Os vereadores de Goiânia utilizaram R$ 3,02 milhões da Cota para o Exercício da Atividade Parlamentar (Ceap) entre janeiro e junho deste ano. O valor representa um aumento de 10,15% em relação ao mesmo período de 2025, quando foram gastos R$ 2,74 milhões, segundo dados do Portal da Transparência da Câmara Municipal.
O crescimento ocorre em um ano eleitoral, em que parte dos parlamentares deve disputar cargos de deputado estadual, deputado federal ou senador.
A principal despesa registrada no período foi com divulgação da atividade parlamentar, que consumiu R$ 1,06 milhão, o equivalente a 35,3% do total da verba utilizada.
Em seguida aparece a consultoria jurídica, com aproximadamente R$ 1 milhão, representando 33,3% dos gastos.
Somadas, as duas categorias concentram 68,6% de toda a cota parlamentar utilizada no primeiro semestre. Outros gastos relevantes incluem manutenção de escritório (R$ 404 mil) e combustível (R$ 282,8 mil).
A legislação que regulamenta a Ceap determina que vereadores candidatos nas eleições não podem utilizar a verba para divulgação das atividades parlamentares nos 120 dias que antecedem o primeiro turno.
Segundo a Câmara de Goiânia, a restrição passou a valer em 3 de junho e é acompanhada por controle interno.

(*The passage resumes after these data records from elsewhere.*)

### src/rtl/wb_arbiter_rr.sv
// Round-robin N-master Wishbone B3 arbiter for a single shared slave.
// A slave-response watchdog ends hung cycles with a bus error to the owning master.
module wb_arbiter_rr #(
  parameter int unsigned num_masters = 2,
  parameter int unsigned aw          = 32,
  parameter int unsigned dw          = 32,
  parameter int unsigned timeout     = 255
) (
  input  logic                            wb_clk_i,
  input  logic                            wb_rst_i,
  // master side
  input  logic [num_masters*aw-1:0]       wbm_adr_i,
  input  logic [num_masters*dw-1:0]       wbm_dat_i,
  input  logic [num_masters*(dw/8)-1:0]   wbm_sel_i,
  input  logic [num_masters-1:0]          wbm_we_i,
  input  logic [num_masters-1:0]          wbm_cyc_i,
  input  logic [num_masters-1:0]          wbm_stb_i,
  input  logic [num_masters*3-1:0]        wbm_cti_i,
  input  logic [num_masters*2-1:0]        wbm_bte_i,
  output logic [num_masters*dw-1:0]       wbm_dat_o,
  output logic [num_masters-1:0]          wbm_ack_o,
  output logic [num_masters-1:0]          wbm_err_o,
  output logic [num_masters-1:0]          wbm_rty_o,
  // slave side
  output logic [aw-1:0]                   wbs_adr_o,
  output logic [dw-1:0]                   wbs_dat_o,
  output logic [dw/8-1:0]                 wbs_sel_o,
  output logic                            wbs_we_o,
  output logic                            wbs_cyc_o,
  output logic                            wbs_stb_o,
  output logic [2:0]                      wbs_cti_o,
  output logic [1:0]                      wbs_bte_o,
  input  logic [dw-1:0]                   wbs_dat_i,
  input  logic                            wbs_ack_i,
  input  logic                            wbs_err_i,
  input  logic                            wbs_rty_i,
  // status
  output logic [num_masters-1:0]          grant_o,
  output logic                            timeout_o
);

  localparam int unsigned GW = (num_masters > 1) ? $clog2(num_masters) : 1;
  localparam int unsigned SW = dw / 8;

  typedef enum logic [1:0] {StIdle, StBusy, StTerr} state_e;

  state_e        state_q, state_d;
  logic [GW-1:0] gnt_q, gnt_d;
  logic [GW-1:0] last_q, last_d;
  logic [GW-1:0] pick;
  logic          any_req;
  logic          cyc_g, stb_g;
  logic          resp;
  logic          expire;
  int unsigned   gidx;

  assign any_req = |wbm_cyc_i;
  assign gidx    = 32'(gnt_q);
  assign cyc_g   = wbm_cyc_i[gidx];
  assign stb_g   = wbm_stb_i[gidx];
  assign resp    = wbs_ack_i | wbs_err_i | wbs_rty_i;

  // First requester scanning upward from the one after the last winner.
  always_comb begin : rr_pick
    logic        found;
    int unsigned idx;
    found = 1'b0;
    pick  = '0;
    idx   = 0;
    for (int unsigned k = 1; k <= num_masters; k++) begin
      idx = (32'(last_q) + k) % num_masters;
      if (!found && wbm_cyc_i[idx]) begin
        found = 1'b1;
        pick  = GW'(idx);
      end
    end
  end

  // Request path: the granted master's slice drives the slave.
  assign wbs_adr_o = wbm_adr_i[gidx*aw +: aw];
  assign wbs_dat_o = wbm_dat_i[gidx*dw +: dw];
  assign wbs_sel_o = wbm_sel_i[gidx*SW +: SW];
  assign wbs_we_o  = wbm_we_i[gidx];
  assign wbs_cti_o = wbm_cti_i[gidx*3 +: 3];
  assign wbs_bte_o = wbm_bte_i[gidx*2 +: 2];
  assign wbs_cyc_o = (state_q == StBusy) & cyc_g;
  assign wbs_stb_o = (state_q == StBusy) & cyc_g & stb_g;

  assign wbm_dat_o = {num_masters{wbs_dat_i}};
  assign timeout_o = (state_q == StTerr);

  always_comb begin : resp_route
    wbm_ack_o = '0;
    wbm_err_o = '0;
    wbm_rty_o = '0;
    grant_o   = '0;
    if (state_q != StIdle) begin
      grant_o[gidx] = 1'b1;
    end
    if (state_q == StBusy) begin
      wbm_ack_o[gidx] = wbs_ack_i & wbs_stb_o;
      wbm_err_o[gidx] = wbs_err_i & wbs_stb_o;
      wbm_rty_o[gidx] = wbs_rty_i & wbs_stb_o;
    end else if (state_q == StTerr) begin
      // Late slave responses are swallowed here.
      wbm_err_o[gidx] = 1'b1;
    end
  end

  if (timeout != 0) begin : g_wdog
    localparam int unsigned WW = $clog2(timeout + 1);
    logic [WW-1:0] wdc_q, wdc_d;

    always_comb begin
      wdc_d = (!wbs_stb_o || resp) ? '0 : wdc_q + 1'b1;
    end

    always_ff @(posedge wb_clk_i or posedge wb_rst_i) begin
      if (wb_rst_i) begin
        wdc_q <= '0;
      end else begin
        wdc_q <= wdc_d;
      end
    end

    // A response in the expiry cycle wins over the watchdog.
    assign expire = wbs_stb_o && !resp && (wdc_q == WW'(timeout - 1));
  end else begin : g_no_wdog
    assign expire = 1'b0;
  end

  always_comb begin : fsm_next
    state_d = state_q;
    gnt_d   = gnt_q;
    last_d  = last_q;
    case (state_q)
      StIdle: begin
        if (any_req) begin
          gnt_d   = pick;
          last_d  = pick;
          state_d = StBusy;
        end
      end
      StBusy, StTerr: begin
        if (expire) begin
          state_d = StTerr;
        end else if (cyc_g) begin
          state_d = StBusy;
        end else if (any_req) begin
          gnt_d   = pick;
          last_d  = pick;
          state_d = StBusy;
        end else begin
          state_d = StIdle;
        end
      end
      default: state_d = StIdle;
    endcase
  end

  always_ff @(posedge wb_clk_i or posedge wb_rst_i) begin
    if (wb_rst_i) begin
      state_q <= StIdle;
      gnt_q   <= '0;
      last_q  <= GW'(num_masters - 1);
    end else begin
      state_q <= state_d;
      gnt_q   <= gnt_d;
      last_q  <= last_d;
    end
  end

endmodule

### config.mk
export PLATFORM = sky130hd
export DESIGN_NAME = wb_arbiter_rr
export DESIGN_NICKNAME = d
export VERILOG_FILES = /design/src/rtl/wb_arbiter_rr.sv
export SDC_FILE = /design/constraint.sdc
export NUM_CORES = 1
export LEC_CHECK = 0
export CAP_MARGIN = 20
export CORE_AREA = 2 2 130 132
export CTS_CLUSTER_DIAMETER = 30
export CTS_CLUSTER_SIZE = 40
export DETAILED_ROUTE_END_ITERATION = 6
export DIE_AREA = 0 0 132 134
export GPL_TIMING_DRIVEN = 0
export HOLD_SLACK_MARGIN = 0.03
export SYNTH_ARGS = -nofsm -noshare
export SYNTH_HDL_FRONTEND = slang
export SYNTH_SLANG_ARGS = --single-unit
### constraint.sdc
create_clock -name wb_clk_i -period 4.2 [get_ports wb_clk_i]
set_input_delay 0.84 -clock wb_clk_i [delete_from_list [all_inputs] [get_ports wb_clk_i]]
set_output_delay 0.84 -clock wb_clk_i [all_outputs]
set_load 0.005 [all_outputs]
==> results of run 1 <==
per-layer routing:
metal | vias to the layer above | track usage, %
met4 | 2 | 1.21
met3 | 8 | 4.80
li1 | 1397 | -
met5 | - | 0
met1 | 1317 | 16.2
met2 | 160 | 23.4
flip-flops by register name, indices dropped and copies added (netlist names):
register      count
gnt_q             1
state_q           2
g_wdog.wdc_q      8
last_q            1
where the power goes:
| part | switching (mW) | internal (mW) |
|---|---|---|
| clock | 0.0481 | 0.144 |
| sequential | 0.00569 | 0.124 |
| combinational | 0.234 | 0.523 |
cell type report:
type | instances | area share (%)
Multi-Input combinational cell | 147 | 23.5
Timing Repair Buffer | 303 | 54.2
Sequential cell | 12 | 5.39
Buffer | 75 | 9.88
Clock buffer | 4 | 1.59
Tap cell | 220 | 4.92
Inverter | 8 | 0.536
layout by cell type, fill, tap and decap left out, types with 2 or more instances in the layout:
cell type,instances
nor2_1,11
o21ai_0,5
a21oi_1,6
mux2_2,74
buf_4,71
buf_2,4
and2_1,4
or3_1,3
inv_1,8
nand2_1,3
clkdlybuf4s50_1,303
nand3b_1,2
nor2b_1,2
dfrtp_1,11
nand4_1,3
nand3_1,6
o211ai_1,2
ha_1,6
clkbuf_16,3
xor2_1,2
or2_2,2
cell families (layout without fill, tap and decap cells):
| family | Yosys count | count (layout) | share of synthesized area (%) |
|---|---|---|---|
| DFF | 12 | 12 | 13.7 |
| and+or+nand+nor | 42 | 42 | 10.7 |
| adders and majority gates | 6 | 6 | 3.41 |
| xor gates and xnor gates | 3 | 3 | 1.19 |
| buffers and inverters | 83 | 390 | 26.5 |
| muxes | 75 | 75 | 38.3 |
| AOI/OAI and AO/OA | 21 | 21 | 6.19 |
worst max-delay path by stage:
stage,depth (start not counted),start,to
after floorplan,3,wbm_cyc_i[0],wbm_ack_o[0]
after global placement,4,wbs_err_i,wbm_err_o[1]
after detailed placement,4,wbs_err_i,wbm_err_o[1]
after CTS,4,wbs_err_i,wbm_err_o[1]
after global routing,4,wbs_err_i,wbm_err_o[1]
final,4,wbs_err_i,wbm_err_o[1]
stage by stage:
| step | util, % | area [um2] | cells |
|---|---|---|---|
| floorplan | - | 2200 | 242 |
| detailed placement | 33.8 | 5510 | 765 |
| global placement | 33.8 | 5510 | 765 |
| global route | 34.4 | 5600 | 769 |
| CTS | 34.4 | 5600 | 769 |
| finish | 34.4 | 5600 | 769 |
==> flow_summary.toml, run 1 <==
[outcome]
status = "complete, no violations"

[sta]
layout_setup_ws_ps = 948
grt_setup_unrepaired = "no"
holdWs_ps = 533
maxSlewViolCount = 0
fin_crit_ps = 3250
max_freq_mhz = 308
setup_viol = 0
period_share_pct = 77.4
hold_viol = 0
tns_ps = 0
worst_pin_slew_ps = 451
skew_ps = 0.796
slew_headroom_pct = 69.9

[clock_network]
cts_max_path_buffers = 2
cts_resized = 0
cts_tree = "yes"
post_cts_buffers = 0
ctsHoldBuffers = 0
cts_buffers = 3
clk_latency_ps = 240
htree_num_levels = 1
path_clk_slew_ps = 40
clock_sinks = 12
cts-root-buf = "clkbuf_16"

[worst_setup_path]
crit_family = "buffers and inverters"
criticalPathCategory = "in2out"
path_max_fanout = 3
cpMostUsedCell = "clkdlybuf4s50_1"
slowest_delay_ps = 570
cp-end-kind = "primary output"
crit_arrival_ps = 2410
cp_data_required_time_ps = 3360
path_cells = "clkdlybuf4s50_1, nand4_1, a21boi_0, clkdlybuf4s50_1"
r2r_start = "state_q[1]"
cp_slowest_cell = "clkdlybuf4s50_1"
start_kind = "input port"
worstReg2RegEnd = "g_wdog.wdc_q[3]"
r2r_cells = 5
r2r_slack_ps = 2640
cp.buffers_inverters = 2

[cells_and_area]
n_antenna_cell = 0
drive_above_1_share_pct = 29.1
fin_nets = 745
syn_to_final_growth_pct = 154
regArea_um2 = 302
multi_input_area_um2 = 1320
fillers = 1666

[synthesis]
syn_nets = 437
yosys_warnings = 0
yosysMostFrequentCell = "mux2_2"
async_flop_share_pct = 100
ys_top_cells_by_count = "74 x mux2_2, 71 x buf_4, 11 x dfrtp_1, 11 x nor2_1, 8 x inv_1"
yosys.area.top_type_share_pct = 37.8
synth_seq_cells = 12
syn_inst = 242
synth_area_um2 = 2200
syn_area_per_cell_um2 = 9.10
synth_top_cell_by_area = "mux2_2"
yosysSeqAreaShare_pct = 13.7
synth_area_leaders = "mux2_2 38%, buf_4 24%, dfrtp_1 13%"
ys.flop_type = "dfrtp_1"
synth_edf_count = 0
yosys.cell_types.count = 36

[routing]
wl_met1_um = 5090
wl_met3_um = 1180
wl_um = 12700
top_layer = "met5"
routed-via-count = 2884
drt_iter0_drc = 90
ant_nets = 0
dr.pass1.iters = 5
wl_per_cell_um = 16.5
remaining_drc_errors = 0
wl_met2_um = 6260
via_per_inst = 3.75

[power]
p_total_mw = 1.08
p_leak_nw = 2.22
p_per_area_nw_per_um2 = 192
peakVddDrop_mv = 0.167

[min_path]
hp-class = "reg2reg"
hold_depth = 1
hp-start = "g_wdog.wdc_q[0]"
min_to = "g_wdog.wdc_q[0]"

[die]
fp.dieW_um = 132
die_h_um = 134
die_area_um2 = 17700
start_util_pct = 13.5
pin_count = 338
core-area_um2 = 16300
rows = 47

[placed_design]
place_ws_ps = 962
port_buffers = 303
hpwl_um = 11200
place_congestion = 0.850

[grt]
grt_pass1_vias = 3019
grt_max_degree = 13
grt_pass1_wl_um = 18400
antenna_found_initial = 1
grt.total_usage_pct = 13.3
grt-ovfl-total = 0

[run]
maxCapViolCount = 0
(Power assumes the default switching activity.)
==> inputs of run 2 (changes only) <==
--- a/config.mk
+++ b/config.mk
@@ -6,11 +6,11 @@
 export NUM_CORES = 1
 export LEC_CHECK = 0
 export CAP_MARGIN = 20
-export CORE_AREA = 2 2 130 132
+export CORE_AREA = 2 2 131 133
 export CTS_CLUSTER_DIAMETER = 30
 export CTS_CLUSTER_SIZE = 40
 export DETAILED_ROUTE_END_ITERATION = 6
-export DIE_AREA = 0 0 132 134
+export DIE_AREA = 0 0 133 135
 export GPL_TIMING_DRIVEN = 0
 export HOLD_SLACK_MARGIN = 0.03
 export SYNTH_ARGS = -nofsm -noshare
==> constraint.sdc (replaced) <==
create_clock -name wb_clk_i -period 3.15 [get_ports wb_clk_i]
set_input_delay 0.63 -clock wb_clk_i [delete_from_list [all_inputs] [get_ports wb_clk_i]]
set_output_delay 0.63 -clock wb_clk_i [all_outputs]
set_load 0.005 [all_outputs]
==> run 2 against run 1 <==
  * Routed wire length rose by 4.4%
  * Critical path type unchanged
  * Sequential share of layout area about the same
  * Critical endpoint is now wbm_err_o[0]
  * Combinational power up 35%
$ cat config.mk
export PLATFORM = sky130hd
export DESIGN_NAME = trap_entry_sequencer_flat
export DESIGN_NICKNAME = d
export VERILOG_FILES = /design/src/rtl/trap_entry_sequencer_pkg.sv /design/src/rtl/trap_entry_sequencer_if.sv /design/src/rtl/trap_entry_sequencer.sv /design/src/flat_wrapper.sv
export SDC_FILE = /design/constraint.sdc
export NUM_CORES = 1
export LEC_CHECK = 0
export BUFFER_PORTS_ARGS = -buffer_cell sky130_fd_sc_hd__buf_2
export CAP_MARGIN = 20
export CORE_ASPECT_RATIO = 0.8
export CORE_MARGIN = 3
export CORE_UTILIZATION = 30
export CTS_CLUSTER_DIAMETER = 200
export DETAILED_ROUTE_END_ITERATION = 6
export PLACE_DENSITY = 0.55
export SETUP_SLACK_MARGIN = 0.4
export SYNTH_ARGS = -nofsm -noshare
export SYNTH_HDL_FRONTEND = slang
export SYNTH_SLANG_ARGS = --single-unit
$ cat constraint.sdc
create_clock -name clk -period 2.55 [get_ports clk]
set_input_delay 0.255 -clock clk [delete_from_list [all_inputs] [get_ports clk]]
set_output_delay 0.255 -clock clk [all_outputs]
set_load 0.02 [all_outputs]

A Casa informou que despesas realizadas em desacordo com a norma poderão ser descontadas de futuros ressarcimentos.
O maior volume de despesas no primeiro semestre foi registrado pelo vereador Henrique Alves (MDB), primeiro-secretário da Mesa Diretora, que utilizou R$ 97,6 mil, principalmente com consultoria jurídica e divulgação parlamentar.
Em justificativa, o parlamentar afirmou que, por integrar a Mesa Diretora, precisa de maior suporte jurídico para análise de projetos de lei e documentos administrativos.
A Ceap foi criada no fim de 2024 para custear despesas relacionadas à atividade parlamentar. Atualmente, cada vereador pode solicitar ressarcimento de até R$ 16.277,11 por mês, valor correspondente a 75% do subsídio mensal dos parlamentares.